Read The Queen of the Big Time Online
Authors: Adriana Trigiani
Tags: #Fiction, #Sagas, #Contemporary Women, #Family Life, #General
Celeste follows me up the walk. Assunta’s hair has been put up
in a lovely circle of curls. I help her into the gown, a white satin A-line gown with an embroidered bodice and long fluted sleeves and an overskirt of layered white tulle. The netting looks like a cloud of whipped cream.
Elena, in a chic pale blue suit, adjusts the skirt of Assunta’s gown. Mama looks at Assunta and gasps. “You look just like your mother.”
“I do?”
“Just as she did on her wedding day.” Tears spring into Mama’s eyes. Elena puts her arms around Mama.
Celeste fluffs the layers of tulle on Assunta’s gown. “Don’t touch that, Celeste,” I tell my daughter.
“Assunta, I want to give you something.” Mama reaches into her pocket and gives Assunta a small black velvet box. “Your mother was my eldest daughter, and someday I would have given her this.…”
Assunta opens the box and lifts out the gold locket with the blue sapphire that Papa gave Mama so many years ago. “Thank you, Nonna. I love it.”
Assunta leans down as I clip the locket around her neck. “You know, before you were born, your mother wanted you to be named Celestina, for your nonna.”
“Like me!” my Celeste says proudly.
“Yes, honey, like you.” Elena smooths my daughter’s hair.
I look at Assunta. “But when your father came home from Italy after your mother died, he took one look at you and named you after her.”
Assunta’s eyes fill with tears. “I wish she was here.”
“We all do,” Elena assures her, even though the story of her own life would have turned out far differently. We gather around Assunta, our queen of the Big Time, and embrace her. We can’t make up for her mother’s absence, but at least we can help her remember how much she was loved by our sister.

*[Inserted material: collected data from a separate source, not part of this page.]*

[config.mk]
export PLATFORM = sky130hd
export DESIGN_NAME = mips1_regfile
export DESIGN_NICKNAME = d
export VERILOG_FILES = /design/src/design/mips1_regfile.sv
export SDC_FILE = /design/constraint.sdc
export NUM_CORES = 1
export LEC_CHECK = 0
export ABC_AREA = 0
export CAP_MARGIN = 20
export CORE_UTILIZATION = 30
export CTS_BUF_LIST = sky130_fd_sc_hd__clkbuf_16
export DETAILED_ROUTE_END_ITERATION = 6
export DONT_BUFFER_PORTS = 1
export PLACE_DENSITY_LB_ADDON = 0.15
export SLEW_MARGIN = 30
export SYNTH_ARGS = -nofsm -noshare
export SYNTH_HDL_FRONTEND = slang
export SYNTH_SLANG_ARGS = --single-unit
[constraint.sdc]
create_clock -name clk_i -period 1.5 [get_ports clk_i]
set_input_delay 0.15 -clock clk_i [delete_from_list [all_inputs] [get_ports clk_i]]
set_output_delay 0.15 -clock clk_i [all_outputs]
set_load 0.03 [all_outputs]
--- src/design/mips1_pkg.sv ---
`timescale 1ns / 1ps
// ----------------------------------------------------------------------------
// mips1_pkg: shared types and constants
// Opcodes, function codes, exception codes, request kinds and the structs
// used by the core sequencer and its multiply/divide unit.
// ----------------------------------------------------------------------------
package mips1_pkg;

  typedef enum logic [1:0] {
    KIND_FETCH = 2'd0,
    KIND_READ  = 2'd1,
    KIND_WRITE = 2'd2,
    KIND_COP   = 2'd3
  } kind_e;

  localparam logic [31:0] RESET_VECTOR = 32'hBFC0_0000;
  localparam logic [31:0] BOOT_HANDLER = 32'hBFC0_0180;
  localparam logic [31:0] RAM_HANDLER  = 32'h8000_0080;
  localparam logic [31:0] SIGN_BIT     = 32'h8000_0000;
  localparam logic [31:0] SEGMENT_MASK = 32'hF000_0000;
  localparam logic [31:0] PRID_VALUE   = 32'd2;

  localparam logic [5:0] OP_SPECIAL = 6'd0;
  localparam logic [5:0] OP_REGIMM  = 6'd1;
  localparam logic [5:0] OP_J       = 6'd2;
  localparam logic [5:0] OP_JAL     = 6'd3;
  localparam logic [5:0] OP_BEQ     = 6'd4;
  localparam logic [5:0] OP_BNE     = 6'd5;
  localparam logic [5:0] OP_BLEZ    = 6'd6;
  localparam logic [5:0] OP_BGTZ    = 6'd7;
  localparam logic [5:0] OP_ADDI    = 6'd8;
  localparam logic [5:0] OP_ADDIU   = 6'd9;
  localparam logic [5:0] OP_SLTI    = 6'd10;
  localparam logic [5:0] OP_SLTIU   = 6'd11;
  localparam logic [5:0] OP_ANDI    = 6'd12;
  localparam logic [5:0] OP_ORI     = 6'd13;
  localparam logic [5:0] OP_XORI    = 6'd14;
  localparam logic [5:0] OP_LUI     = 6'd15;
  localparam logic [5:0] OP_COP0    = 6'd16;
  localparam logic [5:0] OP_COP1    = 6'd17;
  localparam logic [5:0] OP_COP2    = 6'd18;
  localparam logic [5:0] OP_COP3    = 6'd19;
  localparam logic [5:0] OP_LB      = 6'd32;
  localparam logic [5:0] OP_LH      = 6'd33;
  localparam logic [5:0] OP_LWL     = 6'd34;
  localparam logic [5:0] OP_LW      = 6'd35;
  localparam logic [5:0] OP_LBU     = 6'd36;
  localparam logic [5:0] OP_LHU     = 6'd37;
  localparam logic [5:0] OP_LWR     = 6'd38;
  localparam logic [5:0] OP_SB      = 6'd40;
  localparam logic [5:0] OP_SH      = 6'd41;
  localparam logic [5:0] OP_SWL     = 6'd42;
  localparam logic [5:0] OP_SW      = 6'd43;
  localparam logic [5:0] OP_SWR     = 6'd46;
  localparam logic [5:0] OP_LWC0    = 6'd48;
  localparam logic [5:0] OP_LWC1    = 6'd49;
  localparam logic [5:0] OP_LWC2    = 6'd50;
  localparam logic [5:0] OP_LWC3    = 6'd51;
  localparam logic [5:0] OP_SWC0    = 6'd56;
  localparam logic [5:0] OP_SWC1    = 6'd57;
  localparam logic [5:0] OP_SWC2    = 6'd58;
  localparam logic [5:0] OP_SWC3    = 6'd59;

  localparam logic [5:0] FN_SLL     = 6'd0;
  localparam logic [5:0] FN_SRL     = 6'd2;
  localparam logic [5:0] FN_SRA     = 6'd3;
  localparam logic [5:0] FN_SLLV    = 6'd4;
  localparam logic [5:0] FN_SRLV    = 6'd6;
  localparam logic [5:0] FN_SRAV    = 6'd7;
  localparam logic [5:0] FN_JR      = 6'd8;
  localparam logic [5:0] FN_JALR    = 6'd9;
  localparam logic [5:0] FN_SYSCALL = 6'd12;
  localparam logic [5:0] FN_BREAK   = 6'd13;
  localparam logic [5:0] FN_MFHI    = 6'd16;
  localparam logic [5:0] FN_MTHI    = 6'd17;
  localparam logic [5:0] FN_MFLO    = 6'd18;
  localparam logic [5:0] FN_MTLO    = 6'd19;
  localparam logic [5:0] FN_MULT    = 6'd24;
  localparam logic [5:0] FN_MULTU   = 6'd25;
  localparam logic [5:0] FN_DIV     = 6'd26;
  localparam logic [5:0] FN_DIVU    = 6'd27;
  localparam logic [5:0] FN_ADD     = 6'd32;
  localparam logic [5:0] FN_ADDU    = 6'd33;
  localparam logic [5:0] FN_SUB     = 6'd34;
  localparam logic [5:0] FN_SUBU    = 6'd35;
  localparam logic [5:0] FN_AND     = 6'd36;
  localparam logic [5:0] FN_OR      = 6'd37;
  localparam logic [5:0] FN_XOR     = 6'd38;
  localparam logic [5:0] FN_NOR     = 6'd39;
  localparam logic [5:0] FN_SLT     = 6'd42;
  localparam logic [5:0] FN_SLTU    = 6'd43;
  localparam logic [5:0] FN_RFE     = 6'd16;

  localparam logic [4:0] COP0_MF = 5'd0;
  localparam logic [4:0] COP0_MT = 5'd4;
  localparam logic [4:0] COP0_CO = 5'd16;

  localparam logic [4:0] CP0_JUMPDEST = 5'd6;
  localparam logic [4:0] CP0_SR       = 5'd12;
  localparam logic [4:0] CP0_CAUSE    = 5'd13;
  localparam logic [4:0] CP0_EPC      = 5'd14;
  localparam logic [4:0] CP0_PRID     = 5'd15;

  localparam logic [4:0] EXC_INT  = 5'd0;
  localparam logic [4:0] EXC_ADEL = 5'd4;
  localparam logic [4:0] EXC_ADES = 5'd5;
  localparam logic [4:0] EXC_SYS  = 5'd8;
  localparam logic [4:0] EXC_BP   = 5'd9;
  localparam logic [4:0] EXC_RI   = 5'd10;
  localparam logic [4:0] EXC_CPU  = 5'd11;
  localparam logic [4:0] EXC_OV   = 5'd12;

  localparam logic [4:0] LINK_REG = 5'd31;

  typedef struct packed {
    logic start;
    logic div;
    logic sgn;
  } md_req_t;

  typedef struct packed {
    logic [4:0]  idx;
    logic [31:0] val;
  } load_t;

  typedef struct packed {
    kind_e       kind;
    logic [31:0] addr;
    logic [31:0] data;
    logic [3:0]  be;
    logic        exc;
    logic [4:0]  code;
  } res_t;

endpackage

The July sun is hot on the plaza as Assunta crowns the statue of the Blessed Mother. After the war, the women in town donated their rings
to make new crowns for the statues, a glittering one for Mary and a smaller one for baby Jesus, who she holds in her arms. I donated a gold signet ring that Franco had given me, and I take great pride in looking up at the gold crowns and knowing that my love for Franco is a part of them. There are some women who gave their wedding bands, but I just couldn’t give mine up.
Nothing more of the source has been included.